At long last, some common sense in Canadian media policy.
On May 31 the CRTC answered Heritage Minister Melanie Joly’s request for its advice on how to sustain Canadian content and local news in the Internet age.
With the existing regulatory regime founded on the reinvestment of declining cable television revenues into CanCon, the Commission could only have provided three options to the Minister.
One, scrap Canadian content and local news. Surrender our culture to the Americans.
Two, commit more federal spending, eventually about $400 million annually to replace the annual tithe of five per cent of cable revenues. Taxpayers would pony up, despite supporting the CBC, the Canada Media Fund, and film tax credits to the tune of $1.5 billion per year.
Three, replace the evaporating cable industry reinvestment with Internet industry reinvestment.
The new Commission Chair Ian Scott picked door number three.
Scott is not the charismatic popular figure that his predecessor Jean Pierre Blais strove to be. He considers himself “an implementer.”
Pragmatist might be a better name for him. He knows doors number one and two are political non-starters. He’s engaged in the art of the possible.

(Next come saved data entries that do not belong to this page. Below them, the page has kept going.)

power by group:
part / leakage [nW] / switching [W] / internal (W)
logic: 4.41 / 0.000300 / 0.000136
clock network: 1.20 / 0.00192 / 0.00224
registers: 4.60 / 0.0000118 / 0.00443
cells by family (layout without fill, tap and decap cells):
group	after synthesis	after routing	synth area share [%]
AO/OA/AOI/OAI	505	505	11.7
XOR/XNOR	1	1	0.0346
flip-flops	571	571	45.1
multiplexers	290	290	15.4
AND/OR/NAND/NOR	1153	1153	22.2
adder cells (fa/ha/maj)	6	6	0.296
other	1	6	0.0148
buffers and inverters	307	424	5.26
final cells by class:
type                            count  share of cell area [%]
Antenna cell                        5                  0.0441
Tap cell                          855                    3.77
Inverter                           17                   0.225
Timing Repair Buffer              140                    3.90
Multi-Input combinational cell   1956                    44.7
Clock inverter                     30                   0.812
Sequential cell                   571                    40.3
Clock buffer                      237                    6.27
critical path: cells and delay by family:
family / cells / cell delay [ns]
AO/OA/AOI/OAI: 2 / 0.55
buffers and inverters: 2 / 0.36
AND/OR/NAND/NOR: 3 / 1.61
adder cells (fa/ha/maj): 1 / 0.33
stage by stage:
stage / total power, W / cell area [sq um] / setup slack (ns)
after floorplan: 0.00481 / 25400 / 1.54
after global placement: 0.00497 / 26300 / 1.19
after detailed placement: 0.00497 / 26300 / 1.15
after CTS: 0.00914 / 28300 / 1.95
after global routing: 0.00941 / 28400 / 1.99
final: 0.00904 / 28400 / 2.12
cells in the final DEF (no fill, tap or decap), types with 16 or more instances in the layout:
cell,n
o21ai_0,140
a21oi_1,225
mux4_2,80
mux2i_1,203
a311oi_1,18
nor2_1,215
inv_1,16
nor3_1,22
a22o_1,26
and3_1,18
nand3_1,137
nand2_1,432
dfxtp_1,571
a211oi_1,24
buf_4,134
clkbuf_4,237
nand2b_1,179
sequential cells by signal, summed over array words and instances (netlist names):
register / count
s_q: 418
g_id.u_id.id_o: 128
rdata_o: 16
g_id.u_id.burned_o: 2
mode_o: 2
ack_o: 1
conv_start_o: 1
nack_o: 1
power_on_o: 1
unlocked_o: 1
### src/ccvr_filter.sv
// glitch filter: commits a line pattern after it held unchanged for the filter count
// assumes raw comes from synchronised logic on clk_sys
`timescale 1ns/1ps
`include "ccvr_regs.svh"
module ccvr_filter #(
  parameter int FILT_CYC = `CCVR_FILT_CYC
) (
  input wire logic clk_sys,
  input wire logic srst,
  ccvr_filt_if.filt fif
);
  localparam int CW = $clog2(FILT_CYC + 1);
  localparam logic [CW-1:0] CNT_LAST = CW'(FILT_CYC - 1);
  if (FILT_CYC < 2) begin : g_chk
    $error("filter count too small");
  end
  ccvr_pkg::ccvr_pat_t cand_r, cand_nxt, stable_r, stable_nxt;
  logic [CW-1:0] cnt_r, cnt_nxt;
  logic strobe_r, strobe_nxt;
  always_comb begin
    cand_nxt = cand_r;
    cnt_nxt = cnt_r;
    stable_nxt = stable_r;
    strobe_nxt = 1'b0;
    if (fif.raw != cand_r) begin
      cand_nxt = fif.raw;
      cnt_nxt = '0;
    end else if (cnt_r != CNT_LAST) begin
      cnt_nxt = cnt_r + 1'b1;
    end else if (stable_r != cand_r) begin
      stable_nxt = cand_r; // RULE7
      strobe_nxt = 1'b1;
    end
  end
  always_ff @(posedge clk_sys) begin
    if (srst) begin
      cand_r <= ccvr_pkg::pat_none;
      stable_r <= ccvr_pkg::pat_none;
      cnt_r <= '0;
      strobe_r <= 1'b0;
    end else begin
      cand_r <= cand_nxt;
      stable_r <= stable_nxt;
      cnt_r <= cnt_nxt;
      strobe_r <= strobe_nxt;
    end
  end
  assign fif.stable = stable_r;
  assign fif.strobe = strobe_r;
endmodule : ccvr_filter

That means all arrows point towards shoring up the revenue sources for Canadian film making and local television news by spreading out the burden of contribution; bringing in all industry players whether foreign, domestic, online, legacy, pipe or content.
That means looking the so called “Netflix tax” straight in the eye, no flinching, and recommending that profits made from streaming video and the Internet pipe that carries it will also have to be reinvested in Canadian content and local news.

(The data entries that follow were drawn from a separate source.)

### src/design/usb_endpoint_mode_responder.v
// Operation
// - Mode 0000: no answer at all to SETUP, IN or OUT.
// - Control 0001: accept SETUP, NAK every IN and every good OUT.
// - Control 0010: accept SETUP, STALL IN, status check on OUT.
// - Control 0011: accept SETUP, STALL every IN and every good OUT.
// - Control 0110: accept SETUP, zero-byte data on IN, STALL OUT.
// - Control 1011: accept SETUP, ACK OUT, zero-byte data on IN.
// - Control 1111: accept SETUP, counted data on IN, status check OUT.
// - Data 1000: ignore SETUP and IN, NAK OUT.
// - Data 1001 unstalled: ACK OUT, then engine sets mode 1000.
// - Data 1001 stalled: STALL OUT, ignore SETUP and IN.
// - Data 1100: ignore SETUP and OUT, NAK IN.
// - Data 1101 unstalled: send counted IN data, host ACK sets 1100.
// - Data 1101 stalled: STALL IN, ignore SETUP and OUT.
// - Reserved encodings ignore all tokens; firmware must avoid them.
// - Status check ACKs only zero data bytes with toggle 1.
// - Counted IN sends exactly the endpoint's four-bit byte count.
// - Four-bit mode field per endpoint selects its behaviour.
// - Valid SETUP: ACK, mode 0001, store, toggle, count, valid, interrupt.
// - Engine mode write beats a same-cycle firmware mode write.
`timescale 1ns/100ps
`include "usb_endpoint_mode_map.vh"

module usb_endpoint_mode_responder (
  input wire clk, // System clock
  input wire sys_rst, // Async reset, active high
  input wire tok_valid, // Token with its data phase done
  input wire [1:0] tok_pid, // SETUP, IN or OUT
  input wire [1:0] tok_ep, // Addressed endpoint
  input wire [4:0] pkt_len, // Data packet bytes incl CRC
  input wire pkt_ok, // Data packet passed checks
  input wire pkt_tog, // Data packet toggle
  input wire host_ack, // Host ACKed our IN data
  input wire host_noack, // Host gave no ACK to IN data
  input wire fw_we, // Firmware mode write
  input wire [1:0] fw_ep, // Endpoint of firmware write
  input wire [3:0] fw_mode, // Mode value written
  input wire [2:0] fw_stall, // Stall bit per endpoint
  input wire [11:0] fw_count, // Byte count per endpoint
  input wire [7:0] rx_data, // Received packet byte
  input wire rx_valid, // Received byte present
  output wire rx_ready, // Room for received byte
  output wire [7:0] buf_data, // Byte toward endpoint buffer
  output wire buf_valid, // Buffer byte present
  input wire buf_ready, // Buffer takes byte
  output reg resp_valid_r, // Response strobe
  output reg [2:0] resp_code_r, // ACK, NAK, STALL or DATA
  output reg [1:0] resp_ep_r, // Endpoint answered
  output reg [3:0] resp_len_r, // Data bytes to send
  output reg resp_tog_r, // Toggle of data sent
  output wire [11:0] ep_mode, // Mode field per endpoint
  output wire [2:0] ep_dtog, // Received toggle per endpoint
  output wire [2:0] ep_dval, // Data valid per endpoint
  output wire [14:0] ep_rxcnt, // Received count per endpoint
  output wire [2:0] ep_int // Endpoint interrupt pulses
);

  // ----------------------------------------
  // Handshake state
  // ----------------------------------------
  localparam ST_IDLE = 2'b01;
  localparam ST_WAIT = 2'b10;

  reg [1:0] state_r;
  reg [1:0] state_nxt;
  reg [1:0] wait_ep_r;
  reg [3:0] wait_tgt_r;

  // ----------------------------------------
  // Token decode
  // ----------------------------------------
  wire [3:0] cur_mode;
  wire cur_stall;
  wire is_ctrl;
  wire ep_ok;
  wire pkt_good;
  wire status_ok;
  wire [3:0] cur_count;
  wire tok_take;

  reg [2:0] r_code;
  reg [3:0] r_len;
  reg e_we;
  reg [3:0] e_mode;
  reg e_int;
  reg d_upd;
  reg go_wait;
  reg [3:0] go_tgt;

  reg [1:0] eng_ep;
  reg eng_we;
  reg [3:0] eng_mode;
  reg eng_int;

  assign ep_ok = (tok_ep < 2'd3);
  assign is_ctrl = (tok_ep == 2'd0);
  assign cur_mode = ep_mode[{tok_ep, 2'b00} +: 4];
  assign cur_stall = fw_stall[tok_ep];
  assign cur_count = fw_count[{tok_ep, 2'b00} +: 4];
  assign pkt_good = pkt_ok && (pkt_len <= `PKT_MAX_LEN);
  assign status_ok = pkt_good && (pkt_len == `PKT_STATUS_LEN) && pkt_tog;
  // A host handshake outranks a token in the same cycle
  assign tok_take = tok_valid && ep_ok && !host_ack;

  always @* begin
    r_code = 3'h0;
    r_len = 4'h0;
    e_we = 1'b0;
    e_mode = cur_mode;
    e_int = 1'b0;
    d_upd = 1'b0;
    go_wait = 1'b0;
    go_tgt = cur_mode;
    if (is_ctrl) begin
      case (cur_mode)
        `MODE_NAK_IN_OUT, `MODE_STATUS_OUT, `MODE_STALL_IN_OUT,
        `MODE_STATUS_IN, `MODE_ACK_OUT_STATUS_IN,
        `MODE_ACK_IN_STATUS_OUT: begin
          if (tok_pid == `PID_SETUP) begin
            if (pkt_good) begin
              r_code = `RESP_ACK;
              e_we = 1'b1;
              e_mode = `MODE_NAK_IN_OUT;
              e_int = 1'b1;
              d_upd = 1'b1;
            end
          end else if (tok_pid == `PID_IN) begin
            case (cur_mode)
              `MODE_NAK_IN_OUT: begin
                r_code = `RESP_NAK;
              end
              `MODE_STATUS_OUT: begin
                r_code = `RESP_STALL;
                e_we = 1'b1;
                e_mode = `MODE_STALL_IN_OUT;
                e_int = 1'b1;
              end
              `MODE_STALL_IN_OUT: begin
                r_code = `RESP_STALL;
              end
              `MODE_STATUS_IN, `MODE_ACK_OUT_STATUS_IN: begin
                r_code = `RESP_DATA;
                go_wait = 1'b1;
                go_tgt = `MODE_STALL_IN_OUT;
              end
              default: begin
                r_code = `RESP_DATA;
                r_len = cur_count;
                go_wait = 1'b1;
                go_tgt = `MODE_NAK_IN_OUT;
              end
            endcase
          end else if (tok_pid == `PID_OUT && pkt_good) begin
            case (cur_mode)
              `MODE_NAK_IN_OUT: begin
                r_code = `RESP_NAK;
              end
              `MODE_STALL_IN_OUT: begin
                r_code = `RESP_STALL;
              end
              `MODE_STATUS_IN: begin
                r_code = `RESP_STALL;
                e_we = 1'b1;
                e_mode = `MODE_STALL_IN_OUT;
                e_int = 1'b1;
              end
              `MODE_ACK_OUT_STATUS_IN: begin
                r_code = `RESP_ACK;
                e_we = 1'b1;
                e_mode = `MODE_NAK_IN_OUT;
                e_int = 1'b1;
                d_upd = 1'b1;
              end
              default: begin
                e_int = 1'b1;
                if (status_ok) begin
                  r_code = `RESP_ACK;
                  d_upd = 1'b1;
                  e_we = (cur_mode == `MODE_ACK_IN_STATUS_OUT);
                  e_mode = `MODE_STATUS_OUT;
                end else begin
                  r_code = `RESP_STALL;
                  e_we = 1'b1;
                  e_mode = `MODE_STALL_IN_OUT;
                end
              end
            endcase
          end
        end
        // Disabled and reserved modes stay silent
        default: begin
          r_code = 3'h0;
        end
      endcase
    end else begin
      case (cur_mode)
        `MODE_NAK_OUT: begin
          if (tok_pid == `PID_OUT && pkt_good) begin
            r_code = `RESP_NAK;
          end
        end
        `MODE_ACK_OUT: begin
          if (tok_pid == `PID_OUT && pkt_good) begin
            if (cur_stall) begin
              r_code = `RESP_STALL;
            end else begin
              r_code = `RESP_ACK;
              e_we = 1'b1;
              e_mode = `MODE_NAK_OUT;
              e_int = 1'b1;
              d_upd = 1'b1;
            end
          end
        end
        `MODE_NAK_IN: begin
          if (tok_pid == `PID_IN) begin
            r_code = `RESP_NAK;
          end
        end
        `MODE_ACK_IN: begin
          if (tok_pid == `PID_IN) begin
            if (cur_stall) begin
              r_code = `RESP_STALL;
            end else begin
              r_code = `RESP_DATA;
              r_len = cur_count;
              go_wait = 1'b1;
              go_tgt = `MODE_NAK_IN;
            end
          end
        end
        // Disabled and reserved modes stay silent
        default: begin
          r_code = 3'h0;
        end
      endcase
    end
  end

  // ----------------------------------------
  // Engine mode write selection
  // ----------------------------------------
  always @* begin
    state_nxt = state_r;
    eng_ep = tok_ep;
    eng_we = 1'b0;
    eng_mode = e_mode;
    eng_int = 1'b0;
    case (state_r)
      ST_IDLE: begin
        if (tok_take) begin
          eng_we = e_we;
          eng_int = e_int;
          if (go_wait) begin
            state_nxt = ST_WAIT;
          end
        end
      end
      ST_WAIT: begin
        if (host_ack) begin
          // Host ACK of IN data rewrites the mode
          eng_ep = wait_ep_r;
          eng_we = 1'b1;
          eng_mode = wait_tgt_r;
          eng_int = 1'b1;
          state_nxt = ST_IDLE;
        end else if (tok_take) begin
          // New token abandons the unanswered IN
          eng_we = e_we;
          eng_int = e_int;
          state_nxt = go_wait ? ST_WAIT : ST_IDLE;
        end else if (host_noack) begin
          state_nxt = ST_IDLE;
        end
      end
      default: begin
        state_nxt = ST_IDLE;
      end
    endcase
  end

  always @(posedge clk or posedge sys_rst) begin
    if (sys_rst) begin
      state_r <= ST_IDLE;
      wait_ep_r <= 2'h0;
      wait_tgt_r <= 4'h0;
      resp_valid_r <= 1'b0;
      resp_code_r <= 3'h0;
      resp_ep_r <= 2'h0;
      resp_len_r <= 4'h0;
      resp_tog_r <= 1'b0;
    end else begin
      state_r <= state_nxt;
      resp_valid_r <= tok_take && (r_code != 3'h0);
      if (tok_take) begin
        resp_code_r <= r_code;
        resp_ep_r <= tok_ep;
        resp_len_r <= r_len;
        resp_tog_r <= fw_count[{tok_ep, 2'b00} + 2'd3] ^ 1'b0;
        if (go_wait) begin
          wait_ep_r <= tok_ep;
          wait_tgt_r <= go_tgt;
        end
      end
    end
  end

  // ----------------------------------------
  // Per-endpoint mode and count state
  // ----------------------------------------
  genvar gi;
  generate
    for (gi = 0; gi < `NUM_EP; gi = gi + 1) begin : g_ep
      reg [3:0] mode_r;
      reg dtog_r;
      reg dval_r;
      reg [4:0] cnt_r;
      reg int_r;
      wire eng_hit;
      wire fw_hit;
      wire upd_hit;

      assign eng_hit = eng_we && (eng_ep == gi);
      // Any engine write blocks the firmware write
      assign fw_hit = fw_we && !eng_we && (fw_ep == gi);
      assign upd_hit = tok_take && d_upd && (tok_ep == gi);

      always @(posedge clk or posedge sys_rst) begin
        if (sys_rst) begin
          mode_r <= `MODE_DISABLE;
          dtog_r <= 1'b0;
          dval_r <= 1'b0;
          cnt_r <= 5'h0;
          int_r <= 1'b0;
        end else begin
          if (eng_hit) begin
            mode_r <= eng_mode;
          end else if (fw_hit) begin
            mode_r <= fw_mode;
          end
          if (upd_hit) begin
            dtog_r <= pkt_tog;
            dval_r <= 1'b1;
            cnt_r <= pkt_len;
          end
          int_r <= eng_int && (eng_ep == gi);
        end
      end

      assign ep_mode[4*gi +: 4] = mode_r;
      assign ep_dtog[gi] = dtog_r;
      assign ep_dval[gi] = dval_r;
      assign ep_rxcnt[5*gi +: 5] = cnt_r;
      assign ep_int[gi] = int_r;
    end
  endgenerate

  // ----------------------------------------
  // Received bytes toward endpoint buffers
  // ----------------------------------------
  // Bytes of rejected packets pass too; the buffer may hold junk
  byte_fifo #(
    .WIDTH(`FIFO_WIDTH),
    .DEPTH(`FIFO_DEPTH),
    .AW(`FIFO_AW)
  ) u_rx_fifo (
    .clk(clk),
    .sys_rst(sys_rst),
    .in_data(rx_data),
    .in_valid(rx_valid),
    .in_ready_r(rx_ready),
    .out_data_r(buf_data),
    .out_valid_r(buf_valid),
    .out_ready(buf_ready)
  );

endmodule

That means acknowledging the thicket of politics, international trade and enforcement challenges of imposing Canadian cultural reinvestment rules on powerful foreign Internet companies tapping into the Canadian media market. Scott imaginatively suggests “service agreements” (a euphemism for one-of deals) be struck with those companies, abandoning any hope of imposing one-size fits all regulatory standards on Netflix, Google and the rest of the American tech giants.
That means anticipating a consumer backlash to “taxing” anything for the first time. Scott made it crystal clear that reinvestment rules that levy profits from Internet media will be matched by lowering the existing levy on cable media. No cash grab here.

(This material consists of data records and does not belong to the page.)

## config.mk

```make
export PLATFORM = sky130hd
export DESIGN_NAME = pcfg_regs
export DESIGN_NICKNAME = d
export VERILOG_FILES = /design/src/hw/pcfg_pkg.sv /design/src/hw/pcfg_sub_if.sv /design/src/hw/pcfg_strap_latch.sv /design/src/hw/pcfg_burst_timer.sv /design/src/hw/pcfg_regs.sv
export SDC_FILE = /design/constraint.sdc
export NUM_CORES = 1
export LEC_CHECK = 0
export ABC_AREA = 1
export BUFFER_PORTS_ARGS = -buffer_cell sky130_fd_sc_hd__buf_4
export CAP_MARGIN = 10
export CORE_ASPECT_RATIO = 1.4
export CORE_MARGIN = 2
export CORE_UTILIZATION = 30
export CTS_CLUSTER_DIAMETER = 100
export CTS_CLUSTER_SIZE = 25
export DETAILED_ROUTE_END_ITERATION = 6
export PLACE_DENSITY = 0.55
export SLEW_MARGIN = 5
export SYNTH_ARGS = -nofsm -noshare
export SYNTH_HDL_FRONTEND = slang
export SYNTH_SLANG_ARGS = --single-unit
```

## constraint.sdc

```tcl
create_clock -name clk -period 1.8 [get_ports clk]
set_clock_uncertainty 0.1 [all_clocks]
set_input_delay 0.45 -clock clk [delete_from_list [all_inputs] [get_ports clk]]
set_output_delay 0.45 -clock clk [all_outputs]
set_load 0.01 [all_outputs]
```
## config.mk

```make
export PLATFORM = sky130hd
export DESIGN_NAME = ltcr_regs
export DESIGN_NICKNAME = d
export VERILOG_FILES = /design/src/hdl/ltcr_pkg.sv /design/src/hdl/ltcr_regs.sv /design/src/hdl/ltcr_ais_track.sv
export VERILOG_INCLUDE_DIRS = /design/src /design/src/hdl
export SDC_FILE = /design/constraint.sdc
export NUM_CORES = 1
export LEC_CHECK = 0
export BUFFER_PORTS_ARGS = -buffer_cell sky130_fd_sc_hd__buf_2
export CORE_MARGIN = 5
export CORE_UTILIZATION = 39
export CTS_BUF_LIST = sky130_fd_sc_hd__clkbuf_4 sky130_fd_sc_hd__clkbuf_8 sky130_fd_sc_hd__clkbuf_16
export DETAILED_ROUTE_END_ITERATION = 12
export PLACE_DENSITY = 0.76
export SLEW_MARGIN = 10
export SYNTH_ARGS = -nofsm -noshare
export SYNTH_HDL_FRONTEND = slang
export SYNTH_SLANG_ARGS = --single-unit
```

## constraint.sdc

```tcl
create_clock -name clk -period 1.8 [get_ports clk]
set_input_delay 0.18 -clock clk [delete_from_list [all_inputs] [get_ports clk]]
set_output_delay 0.18 -clock clk [all_outputs]
set_load 0.005 [all_outputs]
```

His political opponents aren’t mollified. Michael Geist continues to beat the drum for Internet consumers. The university professor touts subsidized Internet broadband while opposing anything intended to defend Canadian culture: as if the government-mandated industry levies paying for Internet infrastructure aren’t passed on to Canadians, but industry levies to support Canadian content are a burden on consumers.
And what does Chairperson Scott have in mind for local TV news?
In a cryptic one-liner, his report recommends “examine ways to support television news production though increased access to subscription revenues.”
Honestly, that could mean a lot of different things, including legislating “fee for carriage” in which cable companies would be prohibited from rebroadcasting the free “over the air” signals from television towers without paying the broadcasters for that content.
More immediately, Scott probably figures that if the “5 per cent” cable reinvestment rule is re-engineered to stabilize the $400 million industry contribution (of which 40% goes to independent local stations) he will have done a lot for local TV.
As for the network television stations operated by Bell Media, Rogers, Corus and Quebecor, Scott’s report muses aloud about replacing standardized conditions of licence with “service agreements.” Given the Commission’s abysmal track record of granting the big media companies toothless licence conditions for local news, an alternative approach that is both tough and transparent might be an improvement.